Center not is image-closed characteristic

This article gives the statement, and possibly proof, of the fact that for a group, the subgroup obtained by applying a given subgroup-defining function (i.e., center) does not always satisfy a particular subgroup property (i.e., image-closed characteristic subgroup)
View subgroup property satisfactions for subgroup-defining functions $|$ View subgroup property dissatisfactions for subgroup-defining functions

Statement

The center of a group need not be an image-closed characteristic subgroup, i.e., its image under a surjective homomorphism need not be a characteristic subgroup of the image.

Proof

Generic example

Let $A$ be an Abelian group and $G$ a centerless group such that $A$ is isomorphic to the quotient of $G$ by some normal subgroup $N$. Consider the direct product $A \times G$.

Clearly, $A$ is the center of $A \times G$.

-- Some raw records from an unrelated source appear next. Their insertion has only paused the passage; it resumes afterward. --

===== config.mk =====
export PLATFORM = sky130hd
export DESIGN_NAME = uart_tx_fifo_flat
export DESIGN_NICKNAME = d
export VERILOG_FILES = /design/src/rtl/uart_tx_fifo_if.sv /design/src/rtl/uart_tx_fifo.sv /design/src/flat_wrapper.sv
export SDC_FILE = /design/constraint.sdc
export NUM_CORES = 1
export LEC_CHECK = 0
export BUFFER_PORTS_ARGS = -buffer_cell sky130_fd_sc_hd__clkbuf_2
export CORE_AREA = 2 2 74 76
export CTS_CLUSTER_DIAMETER = 150
export DETAILED_ROUTE_END_ITERATION = 10
export DIE_AREA = 0 0 76 78
export PLACE_DENSITY = 0.77
export SLEW_MARGIN = 5
export SYNTH_ARGS = -nofsm -noshare
export SYNTH_HDL_FRONTEND = slang
export SYNTH_SLANG_ARGS = --single-unit

===== constraint.sdc =====
create_clock -name clk_i -period 2.5 [get_ports clk_i]
set_input_delay 0.125 -clock clk_i [delete_from_list [all_inputs] [get_ports clk_i]]
set_output_delay 0.125 -clock clk_i [all_outputs]
set_load 0.01 [all_outputs]

===== src/rtl/uart_tx_fifo_if.sv =====
// Producer-side handshake for the queued UART transmitter: a word is
// transferred on a rising edge where valid and ready are both high.
interface uart_tx_fifo_if #(
  parameter int WIDTH = 8
);
  logic [WIDTH-1:0] data;
  logic             valid;
  logic             ready;

  modport master (
    output data,
    output valid,
    input  ready
  );

  modport slave (
    input  data,
    input  valid,
    output ready
  );
endinterface


===== src/rtl/uart_tx_fifo.sv =====
// UART transmitter fed by a small FIFO: frames are start, data LSB first,
// optional parity and one or two stop bits, sent back-to-back when queued.
module uart_tx_fifo #(
  parameter int WIDTH     = 8,
  parameter int CLKDIV    = 16,
  parameter int PARITY    = 0,
  parameter int STOP_BITS = 1,
  parameter int DEPTH     = 4
) (
  input  logic                   clk_i,
  input  logic                   rst_ni,
  uart_tx_fifo_if.slave          bus,
  output logic [$clog2(DEPTH):0] level_o,
  output logic                   active_o,
  output logic                   sent_o,
  output logic                   tx_o
);

  localparam int AW         = $clog2(DEPTH);
  localparam int FRAME_BITS = 1 + WIDTH + ((PARITY != 0) ? 1 : 0) + STOP_BITS;
  localparam int BW         = $clog2(FRAME_BITS);
  localparam int DW         = $clog2(CLKDIV);

  localparam logic [BW-1:0] LAST_BIT = BW'(FRAME_BITS - 1);
  localparam logic [DW-1:0] LAST_DIV = DW'(CLKDIV - 1);
  localparam logic [AW:0]   FULL     = (AW + 1)'(DEPTH);

  typedef enum logic {
    IDLE,
    SHIFT
  } state_e;

  state_e                state_q, state_d;
  logic [WIDTH-1:0]      mem_q [DEPTH];
  logic [AW-1:0]         wrPtr_q, wrPtr_d;
  logic [AW-1:0]         rdPtr_q, rdPtr_d;
  logic [AW:0]           level_q, level_d;
  logic [FRAME_BITS-1:0] frame_q, frame_d;
  logic [BW-1:0]         bitCnt_q, bitCnt_d;
  logic [DW-1:0]         divCnt_q, divCnt_d;
  logic                  active_q, active_d;
  logic                  sent_q, sent_d;

  logic                  push;
  logic                  pop;
  logic [WIDTH-1:0]      head;
  logic                  parityBit;
  logic [FRAME_BITS-1:0] loadFrame;

  assign bus.ready = (level_q != FULL);
  assign push      = bus.valid && bus.ready;
  assign head      = mem_q[rdPtr_q];

  // Whole frame is staged at pop time; bit 0 is the line, ones refill from the top.
  always_comb begin
    parityBit = (PARITY == 1) ? ~(^head) : (^head);
    loadFrame = '1;
    loadFrame[0] = 1'b0;
    loadFrame[WIDTH:1] = head;
    if (PARITY != 0) begin
      loadFrame[WIDTH+1] = parityBit;
    end
  end

  always_comb begin
    state_d  = state_q;
    frame_d  = frame_q;
    bitCnt_d = bitCnt_q;
    divCnt_d = divCnt_q;
    sent_d   = 1'b0;
    pop      = 1'b0;
    case (state_q)
      IDLE: begin
        if (level_q != '0) begin
          pop      = 1'b1;
          frame_d  = loadFrame;
          bitCnt_d = '0;
          divCnt_d = '0;
          state_d  = SHIFT;
        end
      end
      SHIFT: begin
        if (divCnt_q == LAST_DIV) begin
          divCnt_d = '0;
          if (bitCnt_q == LAST_BIT) begin
            sent_d = 1'b1;
            // A queued word starts its start bit on this very edge, no idle gap.
            if (level_q != '0) begin
              pop      = 1'b1;
              frame_d  = loadFrame;
              bitCnt_d = '0;
            end else begin
              frame_d = '1;
              state_d = IDLE;
            end
          end else begin
            bitCnt_d = bitCnt_q + 1'b1;
            frame_d  = {1'b1, frame_q[FRAME_BITS-1:1]};
          end
        end else begin
          divCnt_d = divCnt_q + 1'b1;
        end
      end
      default: begin
        state_d = IDLE;
        frame_d = '1;
      end
    endcase
    active_d = (state_d == SHIFT);
  end

  always_comb begin
    wrPtr_d = push ? wrPtr_q + 1'b1 : wrPtr_q;
    rdPtr_d = pop  ? rdPtr_q + 1'b1 : rdPtr_q;
    case ({push, pop})
      2'b10:   level_d = level_q + 1'b1;
      2'b01:   level_d = level_q - 1'b1;
      default: level_d = level_q;
    endcase
  end

  always_ff @(posedge clk_i) begin
    if (rst_ni && push) begin
      mem_q[wrPtr_q] <= bus.data;
    end
  end

  always_ff @(posedge clk_i) begin
    if (!rst_ni) begin
      state_q  <= IDLE;
      wrPtr_q  <= '0;
      rdPtr_q  <= '0;
      level_q  <= '0;
      frame_q  <= '1;
      bitCnt_q <= '0;
      divCnt_q <= '0;
      active_q <= 1'b0;
      sent_q   <= 1'b0;
    end else begin
      state_q  <= state_d;
      wrPtr_q  <= wrPtr_d;
      rdPtr_q  <= rdPtr_d;
      level_q  <= level_d;
      frame_q  <= frame_d;
      bitCnt_q <= bitCnt_d;
      divCnt_q <= divCnt_d;
      active_q <= active_d;
      sent_q   <= sent_d;
    end
  end

  assign level_o  = level_q;
  assign active_o = active_q;
  assign sent_o   = sent_q;
  assign tx_o     = frame_q[0];

endmodule


===== src/flat_wrapper.sv =====
// flat-port wrapper written by rule: the top's interface ports become plain ports
module uart_tx_fifo_flat 
#(
  parameter int WIDTH     = 8,
  parameter int CLKDIV    = 16,
  parameter int PARITY    = 0,
  parameter int STOP_BITS = 1,
  parameter int DEPTH     = 4
)
  (clk_i, rst_ni, level_o, active_o, sent_o, tx_o, bus_data, bus_valid, bus_ready);
  uart_tx_fifo_if #(.WIDTH(WIDTH)) bus_i ();
  input  logic clk_i;
  input  logic rst_ni;
  output logic [$clog2(DEPTH):0] level_o;
  output logic active_o;
  output logic sent_o;
  output logic tx_o;
  input wire logic [$bits(bus_i.data)-1:0] bus_data;
  input wire logic [$bits(bus_i.valid)-1:0] bus_valid;
  output wire logic [$bits(bus_i.ready)-1:0] bus_ready;
  assign bus_i.data = bus_data;
  assign bus_i.valid = bus_valid;
  assign bus_ready = bus_i.ready;
  uart_tx_fifo #(.WIDTH(WIDTH), .CLKDIV(CLKDIV), .PARITY(PARITY), .STOP_BITS(STOP_BITS), .DEPTH(DEPTH)) u_core (.clk_i(clk_i), .rst_ni(rst_ni), .bus(bus_i), .level_o(level_o), .active_o(active_o), .sent_o(sent_o), .tx_o(tx_o));
endmodule

After elaboration in Yosys (flattened, before gate mapping)
Memory sizes are Yosys's and may differ from the RTL's. A register that Yosys moved wholly into a read port is not among the register bits.
Cells that the tools add are included.
{"block": "word_totals", "mem_bits_rw": 32, "elab_cells": 54, "output_inout_bits": 7, "reg_bits": 27, "mem_count": 1}
{"name": "u_core.mem_q", "depth": 4, "word_bits": 8, "rd": 1, "rd_clocked_by_memory_dff": 1, "wr": 1, "line": "uart_tx_fifo.sv:34", "text": "logic [WIDTH-1:0] mem_q [DEPTH];"}
{"block": "classes", "eq_ne": 7, "n_reduce_logical": 6, "n_bitwise": 1, "n_mux": 25, "n_addsub": 6}
{"operator": "2-to-1 mux 10 bit", "count": 2}
{"operator": "2-to-1 mux 4 bit", "count": 5}
{"operator": "case mux 10 bit (2 select lines)", "count": 1}
{"operator": "2-to-1 mux 9 bit", "count": 2}
{"operator": "case mux 4 bit (2 select lines)", "count": 2}
{"operator": "adder 4 x 1 -> 4 bit (second input constant)", "count": 2}
{"operator": "== test 4 bit (second input constant)", "count": 2}
{"operator": "2-to-1 mux 1 bit", "count": 8}
{"operator": "case mux 3 bit (2 select lines)", "count": 1}
{"operator": "adder 2 x 1 -> 2 bit (second input constant)", "count": 2}
{"operator": "2-to-1 mux 2 bit", "count": 2}
{"operator": "case mux 1 bit (2 select lines)", "count": 2}
{"operator": "adder 3 x 1 -> 3 bit (second input constant)", "count": 1}
{"operator": "!= test 3 bit (second input constant)", "count": 1}
{"operator": "AND reduction 3 bit", "count": 1}
{"operator": "nonzero test 3 bit", "count": 1}
{"operator": "subtractor 3 x 1 -> 3 bit (second input constant)", "count": 1}
{"operator": "== test 2 x 1 -> 1 bit (second input constant)", "count": 1}
{"operator": "== test 2 bit (second input constant)", "count": 1}
{"operator": "logical AND 1 bit", "count": 2}
{"operator": "!= test 2 x 1 -> 1 bit (second input constant)", "count": 1}
{"operator": "!= test 2 bit (second input constant)", "count": 1}
{"operator": "AND reduction 2 bit", "count": 1}
{"operator": "nonzero test 2 bit", "count": 1}
{"operator": "inverter 1 bit", "count": 1}

Longest topological paths before layout
Gate-level depths: netlist (run 1).
{"block": "depth", "ltp_word": 7, "mapped_depth": 11, "depth_no_buf": 11}

Worst setup path after synthesis (run 1)
OpenSTA, ideal clock, no wires.
{"block": "synth_timing", "path_kind": "register -> register", "start": "reg u_core.level_q[2] (netlist: u_core.level_o[2])", "end": "reg u_core.level_q[2] (netlist: u_core.level_o[2])", "t_arrival_ns": 2.387, "setup_ns": 0.071, "path_stages_with_launch": 11, "setup_slack_ns": 0.043, "synth_period_minus_slack_ns": 2.457, "path_buffers": 1, "required_ns": 2.429, "path_cell_list": "dfxtp_1 > or3b_1 > and2_1 > clkbuf_1 > inv_1 > ha_1 > inv_1 > fa_1 > xor2_1 > or3_1 > a21oi_1"}
{"block": "synth_via", "elab_cells_between_ends": 13, "classes_between": "add/sub (2); eq/ne (3); mux (5); reduce/logical (3)"}
{"item": "from (decl)", "line": "uart_tx_fifo.sv:37", "text": "logic [AW:0] level_q, level_d;"}
{"item": "from (signal assigned)", "line": "uart_tx_fifo.sv:143", "text": "level_q <= level_d;"}
{"item": "!= test 3 bit (*)", "line": "uart_tx_fifo.sv:50", "text": "assign bus.ready = (level_q != FULL);"}
{"item": "net bus_ready", "line": "flat_wrapper.sv:20", "text": "output wire logic [$bits(bus_i.ready)-1:0] bus_ready;"}
{"item": "logical AND 1 bit (*)", "line": "uart_tx_fifo.sv:51", "text": "assign push = bus.valid && bus.ready;"}
{"item": "== test 2 x 1 -> 1 bit or == test 2 bit (tied branches)", "line": "uart_tx_fifo.sv:115", "text": "case ({push, pop})"}
{"item": "case mux 3 bit (2 select lines) or nonzero test 2 bit (tied branches)"}
The timed path passes the listed nets; every way through them passes the cells marked *.
A chain may end at the register's enable or synchronous reset.

Final worst setup path (run 1)
{"block": "layout_timing", "start": "reg u_core.level_q[1] (netlist: u_core.level_o[1])", "end": "reg u_core.level_q[2] (netlist: u_core.level_o[2])"}
{"block": "layout_via", "elab_chain_cells": 7, "elab_cells_between_ends": 13, "classes_between": "add/sub (2); eq/ne (3); mux (5); reduce/logical (3)"}
{"item": "nonzero test 3 bit", "line": "uart_tx_fifo.sv:74, uart_tx_fifo.sv:88"}
{"item": "2-to-1 mux 1 bit", "line": "uart_tx_fifo.sv:74, uart_tx_fifo.sv:88"}
{"item": "2-to-1 mux 1 bit", "line": "uart_tx_fifo.sv:85", "text": "if (bitCnt_q == LAST_BIT) begin"}
{"item": "2-to-1 mux 1 bit", "line": "uart_tx_fifo.sv:83", "text": "if (divCnt_q == LAST_DIV) begin"}
{"item": "case mux 1 bit (2 select lines)", "line": "uart_tx_fifo.sv:72", "text": "case (state_q)"}
{"item": "== test 2 x 1 -> 1 bit or == test 2 bit (tied branches)", "line": "uart_tx_fifo.sv:115"}
{"item": "case mux 3 bit (2 select lines) or nonzero test 2 bit (tied branches)"}
Several ways; a longest one is shown, not always the timed one.

==> key figures, run 1 <==
Critical path
  – Crit-path max FO: 7
  – Setup crit end kind: flop
  – Crit path launch type: flop
  – Worst EP arrival: 2.63 ns
  – Critical path type: reg -> reg
  – FF-to-FF path depth: 9
  – Data required time of the critical path: 2.73 ns

Placement
  – Final Wtd Congestion: 0.810
  – Detailed Place HPWL: 2800 um
  – Dpl ws: 0.0622 ns
  – Port Buffer Count: 17

Routing
  – Final WL: 4260 um
  – Antenna viol nets, final: 0
  – Vias/cell: 5.53
  – Via count: 1,630
  – Post-route DRC violation count: 0
  – Drt initial violations: 123
  – DR pass1 iterations: 4
  – Drt wl/cell: 14.4 um

STA
  – Skew final: 0.00620 ns
  – F_max: 0.418 GHz
  – TNS Setup: 0 ns
  – Final Hold Fails: 0
  – Min Tclk post-route: 2.39 ns
  – Max_slew headroom: 51.7%
  – Worst Max-Slew Pin Slew: 0.720 ns
  – Final Max Tran Viols: 0
  – Post-route clock period utilization: 95.8%
  – # setup viols final: 0
  – Final worst slack: 0.105 ns

Synthesis
  – Synth Cell Area: 0.00249 mm2
  – Seq/Total Area, Yosys: 61.1%
  – Post-synth ARST share: 0%
  – Syn Nets: 214
  – Synth cell types: 42
  – Top cells by area, synth: edfxtp_1, dfxtp_1, mux4_2, a21oi_1, ha_1
  – FF+latch count, synth: 60
  – Dominant synthesized flop cell: edfxtp_1
  – Yosys top cell area share: 38.6%
  – Leading area contributor after synthesis: edfxtp_1
  – Most common cell in the netlist: edfxtp_1
  – Post-synth EDFFs: 32
  – Yosys warns: 0
  – Synth cell count leaders: edfxtp_1, dfxtp_1, a21oi_1
  – Mapped Cells: 194
  – Avg Cell Area, Syn: 12.8 um2

Final layout
  – Fillers: 409
  – Final net count: 240
  – Area of the multi-input gates: 875 um2
  – Storage element area: 0.00152 mm2
  – Ant diodes: 0
  – Layout cells sized above 1: 24.4%
  – Synth-to-layout area growth: 16.2%

Min path
  – Worst Hold Class: in -> reg
  – Worst Hold Path Cells: 1

Power
  – Power Density: 1090 mW/mm2
  – Leak: 1.02 nW
  – VDD IR max: 0.000483 V

Floorplan
  – Die X: 76 um
  – Row Count: 26
  – Starting Density: 49.4%
  – Die H: 78 um
  – Core area: 0.00504 mm2
  – Ports: 18
  – Area of the die: 0.00593 mm2

Clock network
  – Htree depth: 3
  – Reg clk slew, reported paths: 0.06 ns
  – Max clock buf depth: 2
  – CTS root buf: clkbuf_8
  – CTS sink cnt: 60
  – CTS tree: built
  – Worst skew pair latency: 0.33 ns
  – TritonCTS buffer count: 9

GRT
  – Largest net degree at the start of global routing: 27
  – Vias in the first global route: 1,460
  – First-pass GRT wire length: 7070 um
  – Initial antenna violation count: 0
  – Total Routing Usage GR: 15.6%
  – Gr ovfl total: 0

Job
  – Maxcap violations: 0

Status
  – Status: complete, no violations
where the power goes:
| group | switching [mW] | internal (mW) |
|---|---|---|
| Clock | 0.374 | 0.561 |
| Combinational | 0.509 | 0.396 |
| Sequential | 0.111 | 1.19 |
| Total | 0.994 | 2.15 |
placed cells by master, fill, tap and decap left out, types with 5 or more instances in the layout:
| cell type | n |
|---|---|
| edfxtp_1 | 32 |
| dfxtp_1 | 26 |
| a21oi_1 | 21 |
| clkbuf_2 | 17 |
| o21ai_0 | 14 |
| inv_1 | 10 |
| clkbuf_8 | 9 |
| nor2_1 | 8 |
| mux4_2 | 8 |
| o22ai_1 | 7 |
| ha_1 | 7 |
| buf_4 | 6 |
| nand2_1 | 5 |
| nand3_1 | 5 |
metrics by stage:
step | cell area (um2) | instances | total power, mW | utilization (%) | hold slack, ns
after CTS | 2890 | 295 | 3.16 | 57.3 | 0.000168
after detailed placement | 2650 | 277 | 2.21 | 52.6 | 0.345
after floorplan | 2490 | 194 | 1.99 | - | 0.201
final | 2890 | 295 | 3.14 | 57.4 | 0.0135
after global placement | 2650 | 277 | 2.19 | 52.6 | 0.343
after global routing | 2890 | 295 | 3.33 | 57.4 | 0.00106
registers in the layout, summed over array words and instances (netlist names), named ones only:
name             count
u_core.frame_q       9
u_core.mem_q        32
u_core.rdPtr_q       2
u_core.bitCnt_q      4
u_core.wrPtr_q       2
u_core.state_q       1
u_core.sent_o        1
u_core.divCnt_q      4
u_core.level_o       3
kinds of logic after synthesis:
group / synth area share, %
buffers and inverters: 3.92
AOI/OAI and AO/OA: 13.0
and+or+nand+nor: 8.44
adders and majority gates: 4.82
xor gates and xnor gates: 1.06
muxes: 7.64
DFF: 61.1
metal layers:
metal / wire, um / global-route usage, % / vias up / part of all wire (%)
li1: - / - / 785 / -
met1: 2010 / 20.0 / 800 / 47
met2: 2030 / 23.9 / 39 / 48
met3: 179 / 5.23 / 6 / 4.2
met4: 47 / 7.64 / 0 / 1.1
met5: 0 / 0 / - / 0
critical path, cell delays in order (launching register included):
cell and delay, ns:
dfxtp_1 0.36, or3b_1 0.38, and2_2 0.25, inv_1 0.08
ha_1 0.18, inv_1 0.06, fa_1 0.37, xor2_1 0.16
or3_1 0.31, a21oi_1 0.15
final timing paths:
path                startpoint                 end  slack (ns)
max          u_core.level_o[1]   u_core.level_o[2]        0.11
min reg2reg  u_core.frame_q[1]   u_core.frame_q[1]        0.47
min                bus_data[4]  u_core.mem_q[3][4]        0.01
max reg2reg  u_core.level_o[1]   u_core.level_o[2]        0.11
cell type report:
| cell class | instances | share of cell area, % |
|---|---|---|
| Inverter | 11 | 1.43 |
| Clock inverter | 6 | 3.07 |
| Sequential cell | 60 | 52.7 |
| Timing Repair Buffer | 25 | 5.19 |
| Tap cell | 70 | 3.03 |
| Clock buffer | 10 | 4.41 |
| Multi-Input combinational cell | 113 | 30.2 |
timing repair:
item                                    4_1_cts  5_1_grt
endpoints found under the setup margin        0        1
hold buffers                                  2        0
resized for setup                             0        4
buffers inserted                              0        0
hold endpoints to repair                      8        0
Power figures use the tool's default switching activity.
==> run 2, diff against run 1 <==
Settings changed: CORE_AREA 2 2 74 76 to 2 2 76 78, DIE_AREA 0 0 76 78 to 0 0 78 80, PLACE_DENSITY 0.77 to 0.74.
==> run 2 against run 1 <==
Worst hold slack improved by 0.0036 ns. Largest cell class unchanged. Combinational power up 3.4%. Setup slack better by 0.095 ns. Critical endpoint unchanged.
==> key figures, run 2 (same netlist as run 1, synthesis figures left out) <==
Clock network
  – Reg clk slew, reported paths: 0.07 ns
  – Max clock buf depth: 2
  – Htree depth: 3
  – TritonCTS buffer count: 9
  – CTS root buf: clkbuf_8
  – CTS sink cnt: 60
  – Worst skew pair latency: 0.33 ns
  – CTS tree: built

Final layout
  – Storage element area: 0.00153 mm2
  – Layout cells sized above 1: 25.4%
  – Final net count: 243
  – Most frequent cells in the layout: edfxtp_1, dfxtp_1, a21oi_1, clkbuf_2, o21ai_0
  – Top flop regs: u_core.mem_q (32), u_core.frame_q (9)
  – Max reg flops: 32
  – Most common cell after layout, fill and taps aside: edfxtp_1
  – Ant diodes: 0
  – Most flop-heavy register: u_core.mem_q
  – Final non-filler cell total: 300
  – Synth-to-layout area growth: 16.3%
  – Fillers: 468
  – Area of the multi-input gates: 878 um2

Min path
  – Worst Hold Class: in -> reg
  – Worst Hold Path Cells: 1

Placement
  – Detailed Place HPWL: 2870 um
  – Dpl ws: 0.123 ns
  – Final Wtd Congestion: 0.844
  – Port Buffer Count: 17
  – Placed insts: 280

Routing
  – Post-route DRC violation count: 0
  – Vias/cell: 5.33
  – Via count: 1,600
  – Antenna viol nets, final: 0
  – Drt wl/cell: 14.6 um
  – Drt initial violations: 90
  – DR pass1 iterations: 4
  – Final WL: 4390 um

Power
  – Sw frac: 32.6%
  – VDD IR max: 0.000524 V
  – Sequential share of power: 42.7%
  – Leak: 1.03 nW
  – Clock network fraction of design power: 26.8%
  – Psw: 0.998 mW
  – Power Density: 1060 mW/mm2
  – Internal Power: 2.06 mW
  – Combinational share of power: 30.6%

Critical path
  – Bufs and invs on worst path: 2
  – Data required time of the critical path: 2.73 ns
  – Worst EP arrival: 2.53 ns
  – Crit path launch type: flop
  – Cell chain of the critical path: inv_1, ha_1, nand3b_1, o21a_4, nor2_2, ha_2, inv_1, fa_1, xor2_1, or3_1, a21oi_1
  – Max incr delay on CP: 0.37 ns
  – Slowest CP cell: fa_1
  – Crit-path most repeated cell: inv_1
  – Critical path type: reg -> reg
  – Critical path's top delay family: adder cells
  – Crit-path max FO: 5
  – WP depth: 11
  – FF-to-FF path depth: 11
  – Setup crit end kind: flop

GRT
  – Gr ovfl total: 0
  – Total Routing Usage GR: 15.2%
  – Vias in the first global route: 1,529
  – First-pass GRT wire length: 7020 um
  – Initial antenna violation count: 0
  – Largest net degree at the start of global routing: 27

STA
  – Final worst slack: 0.200 ns
  – RSZ-0062 raised after global routing: false
  – Post-route clock period utilization: 92.0%
  – Final Hold Fails: 0
  – Worst Max-Slew Pin Slew: 0.714 ns
  – Skew final: 0.00767 ns
  – # setup viols final: 0
  – TNS Setup: 0 ns
  – Final Max Tran Viols: 0
  – Max_slew headroom: 52.1%
  – Min Tclk post-route: 2.30 ns
  – F_max: 0.435 GHz

Floorplan
  – Area of the die: 0.00624 mm2
  – Row Count: 27
  – Ports: 18
  – Core area: 0.00541 mm2
  – Die X: 78 um
  – Die H: 80 um
  – Starting Density: 46.1%

Job
  – Maxcap violations: 0

Status
  – Status: complete, no violations
run 2: cell count changes in the layout (fill, tap and decap cells not counted), sizes merged:
| cell | delta |
|---|---|
| buf | +2 |
| clkinv | +2 |
| clkinvlp | -2 |
| bufinv | -1 |
| clkbuf | +1 |
| dlygate4sd3 | +1 |
run 2: metal layers:
| layer | global-route usage, % | part of all wire, % | up-vias |
|---|---|---|---|
| met2 | 25.3 | 50 | 22 |
| met3 | 4.98 | 3.2 | 10 |
| met4 | 8.60 | 2.1 | 0 |
| met5 | 0 | 0 | - |
| met1 | 17.0 | 45 | 774 |
| li1 | - | - | 794 |
run 2: timing repair:
action                                 CTS  global route
endpoints found under the hold margin   12             0
hold buffers                             3             0
setup buffers                            0             1
gates resized for setup                  0             7
setup endpoints to repair                0             1
run 2: path summary, 6_finish.rpt:
check | from | endpoint | slack (ns)
setup / recovery | u_core.bitCnt_q[1] | u_core.level_o[2] | 0.20
hold / removal | bus_data[4] | u_core.mem_q[1][4] | 0.02
setup reg to reg | u_core.bitCnt_q[1] | u_core.level_o[2] | 0.20
hold reg to reg | u_core.bitCnt_q[0] | u_core.bitCnt_q[0] | 0.47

Now consider the quotient map by $N$. Under this quotient map, the group $A \times G$ maps to $A \times G/N$, with $A$ mapping to the direct factor $A$ in $A \times G/N$. By our assumption, $G/N$ is isomorphic to $A$, so this quotient group looks like $A \times A$. Clearly, $A$ is not characteristic in this.

Particular example

The particular example can be obtained from the generic example above by setting $A$ to be a cyclic group of order 2 and $G = S_3$ (the symmetric group on three letters). $N$ in this case is the subgroup of order three generated by a 3-cycle.